[Saved entries]
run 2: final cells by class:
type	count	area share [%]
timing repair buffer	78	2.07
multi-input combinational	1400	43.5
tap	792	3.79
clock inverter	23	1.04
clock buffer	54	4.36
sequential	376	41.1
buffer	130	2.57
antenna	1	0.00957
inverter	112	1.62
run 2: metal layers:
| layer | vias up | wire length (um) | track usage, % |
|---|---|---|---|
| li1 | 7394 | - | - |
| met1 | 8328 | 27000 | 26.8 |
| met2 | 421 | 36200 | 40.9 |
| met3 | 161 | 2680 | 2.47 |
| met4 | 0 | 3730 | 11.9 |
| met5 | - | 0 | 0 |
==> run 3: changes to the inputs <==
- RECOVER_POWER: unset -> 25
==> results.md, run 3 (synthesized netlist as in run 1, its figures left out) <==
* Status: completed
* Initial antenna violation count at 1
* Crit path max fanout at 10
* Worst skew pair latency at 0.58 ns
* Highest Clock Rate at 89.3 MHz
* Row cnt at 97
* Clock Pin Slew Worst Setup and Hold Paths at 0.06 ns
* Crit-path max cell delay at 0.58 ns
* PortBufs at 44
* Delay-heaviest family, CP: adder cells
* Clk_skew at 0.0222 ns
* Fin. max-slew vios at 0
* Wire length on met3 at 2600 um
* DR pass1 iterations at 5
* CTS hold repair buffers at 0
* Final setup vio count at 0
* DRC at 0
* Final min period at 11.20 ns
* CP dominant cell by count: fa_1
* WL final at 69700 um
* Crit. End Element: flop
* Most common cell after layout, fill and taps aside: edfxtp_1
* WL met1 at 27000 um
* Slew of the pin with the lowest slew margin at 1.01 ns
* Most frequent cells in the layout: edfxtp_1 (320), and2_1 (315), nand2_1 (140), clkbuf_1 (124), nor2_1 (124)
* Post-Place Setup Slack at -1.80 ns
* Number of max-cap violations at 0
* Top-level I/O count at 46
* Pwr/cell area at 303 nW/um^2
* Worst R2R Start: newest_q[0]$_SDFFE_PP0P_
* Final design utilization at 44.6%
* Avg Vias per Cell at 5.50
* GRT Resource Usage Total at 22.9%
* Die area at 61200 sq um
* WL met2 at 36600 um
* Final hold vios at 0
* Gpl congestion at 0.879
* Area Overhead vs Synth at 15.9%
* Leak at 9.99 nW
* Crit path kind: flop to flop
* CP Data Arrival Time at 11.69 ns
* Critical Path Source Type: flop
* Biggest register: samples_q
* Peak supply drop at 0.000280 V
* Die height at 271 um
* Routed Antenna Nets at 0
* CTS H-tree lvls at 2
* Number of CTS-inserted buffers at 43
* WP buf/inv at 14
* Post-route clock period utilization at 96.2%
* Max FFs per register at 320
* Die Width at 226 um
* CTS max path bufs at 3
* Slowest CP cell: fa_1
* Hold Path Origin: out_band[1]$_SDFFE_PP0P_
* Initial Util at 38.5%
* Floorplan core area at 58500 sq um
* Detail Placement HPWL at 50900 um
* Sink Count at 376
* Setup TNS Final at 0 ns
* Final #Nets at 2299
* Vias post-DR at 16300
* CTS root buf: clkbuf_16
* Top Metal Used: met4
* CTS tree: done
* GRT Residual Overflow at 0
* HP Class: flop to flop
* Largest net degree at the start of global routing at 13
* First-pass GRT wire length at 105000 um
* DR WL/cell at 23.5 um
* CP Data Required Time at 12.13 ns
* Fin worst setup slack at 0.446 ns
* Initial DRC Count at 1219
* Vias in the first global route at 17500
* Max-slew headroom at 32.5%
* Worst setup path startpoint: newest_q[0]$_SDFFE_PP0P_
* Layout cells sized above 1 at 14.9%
## src/rtl/key_filter_array.sv

```systemverilog
// key_filter_array: multi-channel key debouncer with a shared 1 ms timebase.
// Each channel gives a debounced level (1 = pressed), a press pulse and a
// release pulse. Optional long-press detection is enabled by defining the
// macro KEY_FILTER_LONG_PRESS_EN; without it key_long is tied to 0.
module key_filter_array #(
    parameter int FREQ        = 25_000_000,
    parameter int NUM_KEYS    = 4,
    parameter int DEBOUNCE_MS = 10,
    parameter int ACTIVE_LOW  = 1,
    parameter int LONG_MS     = 1000
) (
    input  logic                clk,
    input  logic                rst_n,
    input  logic [NUM_KEYS-1:0] key_in,
    output logic [NUM_KEYS-1:0] key_level,
    output logic [NUM_KEYS-1:0] key_press,
    output logic [NUM_KEYS-1:0] key_release,
    output logic [NUM_KEYS-1:0] key_long
);

    localparam int TICK_DIV = FREQ / 1000;
    // A divider of 1 still needs a 1-bit counter so the vector is legal.
    localparam int TICK_W   = (TICK_DIV > 1) ? $clog2(TICK_DIV) : 1;
    localparam int DBC_W    = $clog2(DEBOUNCE_MS + 1);

    localparam logic [TICK_W-1:0] TICK_LAST = TICK_W'(TICK_DIV - 1);
    localparam logic [DBC_W-1:0]  DBC_LAST  = DBC_W'(DEBOUNCE_MS - 1);
    localparam logic              IDLE_PIN  = (ACTIVE_LOW != 0);

    // Reject parameter sets the filter cannot honour.
    generate
        if (FREQ < 1000 || NUM_KEYS < 1 || NUM_KEYS > 32 ||
            DEBOUNCE_MS < 1 || LONG_MS <= DEBOUNCE_MS) begin : g_bad_param
            $error("key_filter_array: illegal parameter combination");
        end
    endgenerate

    logic [TICK_W-1:0]   tick_cnt_reg;
    logic                tick;
    logic [NUM_KEYS-1:0] sync1_reg;
    logic [NUM_KEYS-1:0] sync2_reg;
    logic [NUM_KEYS-1:0] pressed;
    logic [NUM_KEYS-1:0] level_reg;
    logic [NUM_KEYS-1:0] level_d_reg;
    logic [NUM_KEYS-1:0] press_reg;
    logic [NUM_KEYS-1:0] release_reg;

    assign tick = (tick_cnt_reg == TICK_LAST);

    // Free-running millisecond divider; tick is high on its last count.
    always_ff @(posedge clk or negedge rst_n) begin
        if (!rst_n) begin
            tick_cnt_reg <= '0;
        end else if (tick) begin
            tick_cnt_reg <= '0;
        end else begin
            tick_cnt_reg <= tick_cnt_reg + TICK_W'(1);
        end
    end

    // Two-flop synchroniser; resets to the idle pin level so no false press.
    always_ff @(posedge clk or negedge rst_n) begin
        if (!rst_n) begin
            sync1_reg <= {NUM_KEYS{IDLE_PIN}};
            sync2_reg <= {NUM_KEYS{IDLE_PIN}};
        end else begin
            sync1_reg <= key_in;
            sync2_reg <= sync1_reg;
        end
    end

    // Normalise polarity: 1 always means pressed.
    assign pressed = sync2_reg ^ {NUM_KEYS{IDLE_PIN}};

    genvar gi;
    generate
        for (gi = 0; gi < NUM_KEYS; gi++) begin : g_chan
            logic [DBC_W-1:0] dbc_cnt_reg;
            logic             chan_level_reg;

            // Count ticks while the input disagrees with the level; any
            // agreement restarts the count, so short glitches are discarded.
            always_ff @(posedge clk or negedge rst_n) begin
                if (!rst_n) begin
                    dbc_cnt_reg    <= '0;
                    chan_level_reg <= 1'b0;
                end else if (pressed[gi] == chan_level_reg) begin
                    dbc_cnt_reg <= '0;
                end else if (tick) begin
                    if (dbc_cnt_reg == DBC_LAST) begin
                        dbc_cnt_reg    <= '0;
                        chan_level_reg <= ~chan_level_reg;
                    end else begin
                        dbc_cnt_reg <= dbc_cnt_reg + DBC_W'(1);
                    end
                end
            end

            assign level_reg[gi] = chan_level_reg;
        end
    endgenerate

    // Edge pulses, one cycle after the debounced level changes.
    always_ff @(posedge clk or negedge rst_n) begin
        if (!rst_n) begin
            level_d_reg <= '0;
            press_reg   <= '0;
            release_reg <= '0;
        end else begin
            level_d_reg <= level_reg;
            press_reg   <= level_reg & ~level_d_reg;
            release_reg <= ~level_reg & level_d_reg;
        end
    end

    assign key_level   = level_reg;
    assign key_press   = press_reg;
    assign key_release = release_reg;

`ifdef KEY_FILTER_LONG_PRESS_EN
    localparam int                HOLD_W   = $clog2(LONG_MS + 1);
    localparam logic [HOLD_W-1:0] HOLD_MAX = HOLD_W'(LONG_MS);

    generate
        for (gi = 0; gi < NUM_KEYS; gi++) begin : g_long
            logic [HOLD_W-1:0] hold_cnt_reg;
            logic              long_done_reg;
            logic              long_reg;

            // Millisecond hold timer, saturating so it cannot wrap mid-press.
            always_ff @(posedge clk or negedge rst_n) begin
                if (!rst_n) begin
                    hold_cnt_reg <= '0;
                end else if (!level_reg[gi]) begin
                    hold_cnt_reg <= '0;
                end else if (tick && (hold_cnt_reg != HOLD_MAX)) begin
                    hold_cnt_reg <= hold_cnt_reg + HOLD_W'(1);
                end
            end

            // Single long pulse per press; the done flag blocks auto-repeat.
            always_ff @(posedge clk or negedge rst_n) begin
                if (!rst_n) begin
                    long_reg      <= 1'b0;
                    long_done_reg <= 1'b0;
                end else if (!level_reg[gi]) begin
                    long_reg      <= 1'b0;
                    long_done_reg <= 1'b0;
                end else if ((hold_cnt_reg == HOLD_MAX) && !long_done_reg) begin
                    long_reg      <= 1'b1;
                    long_done_reg <= 1'b1;
                end else begin
                    long_reg <= 1'b0;
                end
            end

            assign key_long[gi] = long_reg;
        end
    endgenerate
`else
    assign key_long = '0;
`endif

endmodule

```

## config.mk

```make
export PLATFORM = sky130hd
export DESIGN_NAME = key_filter_array
export DESIGN_NICKNAME = d
export VERILOG_FILES = /design/src/rtl/key_filter_array.sv
export SDC_FILE = /design/constraint.sdc
export NUM_CORES = 1
export LEC_CHECK = 0
export ABC_AREA = 1
export BUFFER_PORTS_ARGS = -buffer_cell sky130_fd_sc_hd__buf_2
export CAP_MARGIN = 20
export CORE_MARGIN = 4
export CORE_UTILIZATION = 52
export DETAILED_ROUTE_END_ITERATION = 7
export GPL_TIMING_DRIVEN = 0
export PLACE_DENSITY = 0.78
export SLEW_MARGIN = 15
export SYNTH_ARGS = -nofsm -noshare
export SYNTH_HDL_FRONTEND = slang
export SYNTH_SLANG_ARGS = --single-unit
export TNS_END_PERCENT = 10
```

## constraint.sdc

```tcl
create_clock -name clk -period 3.7 [get_ports clk]
set_input_delay 0.185 -clock clk [delete_from_list [all_inputs] [get_ports clk]]
set_output_delay 0.185 -clock clk [all_outputs]
set_load 0.005 [all_outputs]
```

==> out/results.txt <==
Core ar. -> 5140 um2
commonest non-fill, non-tap cell in the layout -> nand2_1
total track usage -> 0.171
period utilization -> 0.417
Tmin final -> 1.54 ns
number of port buffers -> 17
Final ANT Viol Nets -> 0
initial antenna violation count -> 0
initial core utilization -> 0.538
largest net degree at the start of global routing -> 56
outcome -> completed
Max Slew Vio Count -> 0
Die W -> 80.9 um
Worst setup SP type -> flop
setup_tns -> 0 ns
FF+latch count, synth -> 55
nets -> 380
element type at the critical path end -> flop
syn_area_per_cell -> 8.30 um2
worst hold path class -> flop to flop
io pins -> 22
Avg WL per Cell -> 11.3 um
peak supply drop -> 0.186 mV
Synth Instances -> 333
Hold Fails Final Rpt -> 0
RSZ-0062 raised after global routing -> false
post-synth top area share -> 0.425
postcts setup bufs -> 0
first-pass GRT wire length -> 8.77 mm
vias in the first global route -> 1949
dpl cell area -> 2950 um2
total power per unit cell area -> 312 nW/um2
total number of vias -> 2071
final instance area -> 3090 um2
Overflow after GRT -> 0
placement row count -> 26
Pre-antenna DRT Iters -> 6
CTS Root Cell -> clkbuf_8
gpl congestion -> 0.830
kind of critical path -> flop to flop
Worst-path clk slew -> 0.09 ns
Worst Path Max Fanout -> 10
Largest register FFs -> 16
total of max-cap violations -> 0
Antenna Cells -> 0
Netlist Area Pre-Place -> 2770 um2
Leakage -> 1.72 nW
Die ar. -> 6550 um2
Yosys warnings -> 0
Worst Tran Pin Value -> 0.681 ns
clock latency on the worst-skew pair -> 0.31 ns
Die Height -> 80.9 um
distinct cell type count after synthesis -> 23
Clock Path Buffers -> 2
ranking of synthesized cells by area -> dfrtp_1, nand3_1, nand2_1, nor2_1, dfstp_2
layout cells sized above 1 -> 0.156
# DRC -> 0
post-synthesis sequential area ratio -> 0.501
Vias/cell -> 4.75
Area growth, synth to finish -> 11.6%
H-tree lvl count -> 2
Yosys top cell by area -> dfrtp_1
CTS Buf Count -> 5
CTS tree -> yes
Max Freq -> 649 MHz
most frequent cells in the layout -> nand2_1, nor2_1, nand3_1
Clock Skew -> 0.0160 ns
Arrival @ worst endpoint -> 1.74 ns
total routed wirelength -> 4.92 mm
Setup violations, final -> 0
TritonCTS Sinks -> 55
critical path data required time -> 3.90 ns
DP Wirelength -> 3.42 mm
DR iter-0 viols -> 171
Slew headroom -> 0.546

WHAT THE TASK REQUIRES
Please reproduce the lines from the line with "Total at 22.9%" to the line with "Class: flop to flop", both ends included, exactly as they appear above.

SOLUTION BELOW
* GRT Resource Usage Total at 22.9%
* Die area at 61200 sq um
* WL met2 at 36600 um
* Final hold vios at 0
* Gpl congestion at 0.879
* Area Overhead vs Synth at 15.9%
* Leak at 9.99 nW
* Crit path kind: flop to flop
* CP Data Arrival Time at 11.69 ns
* Critical Path Source Type: flop
* Biggest register: samples_q
* Peak supply drop at 0.000280 V
* Die height at 271 um
* Routed Antenna Nets at 0
* CTS H-tree lvls at 2
* Number of CTS-inserted buffers at 43
* WP buf/inv at 14
* Post-route clock period utilization at 96.2%
* Max FFs per register at 320
* Die Width at 226 um
* CTS max path bufs at 3
* Slowest CP cell: fa_1
* Hold Path Origin: out_band[1]$_SDFFE_PP0P_
* Initial Util at 38.5%
* Floorplan core area at 58500 sq um
* Detail Placement HPWL at 50900 um
* Sink Count at 376
* Setup TNS Final at 0 ns
* Final #Nets at 2299
* Vias post-DR at 16300
* CTS root buf: clkbuf_16
* Top Metal Used: met4
* CTS tree: done
* GRT Residual Overflow at 0
* HP Class: flop to flop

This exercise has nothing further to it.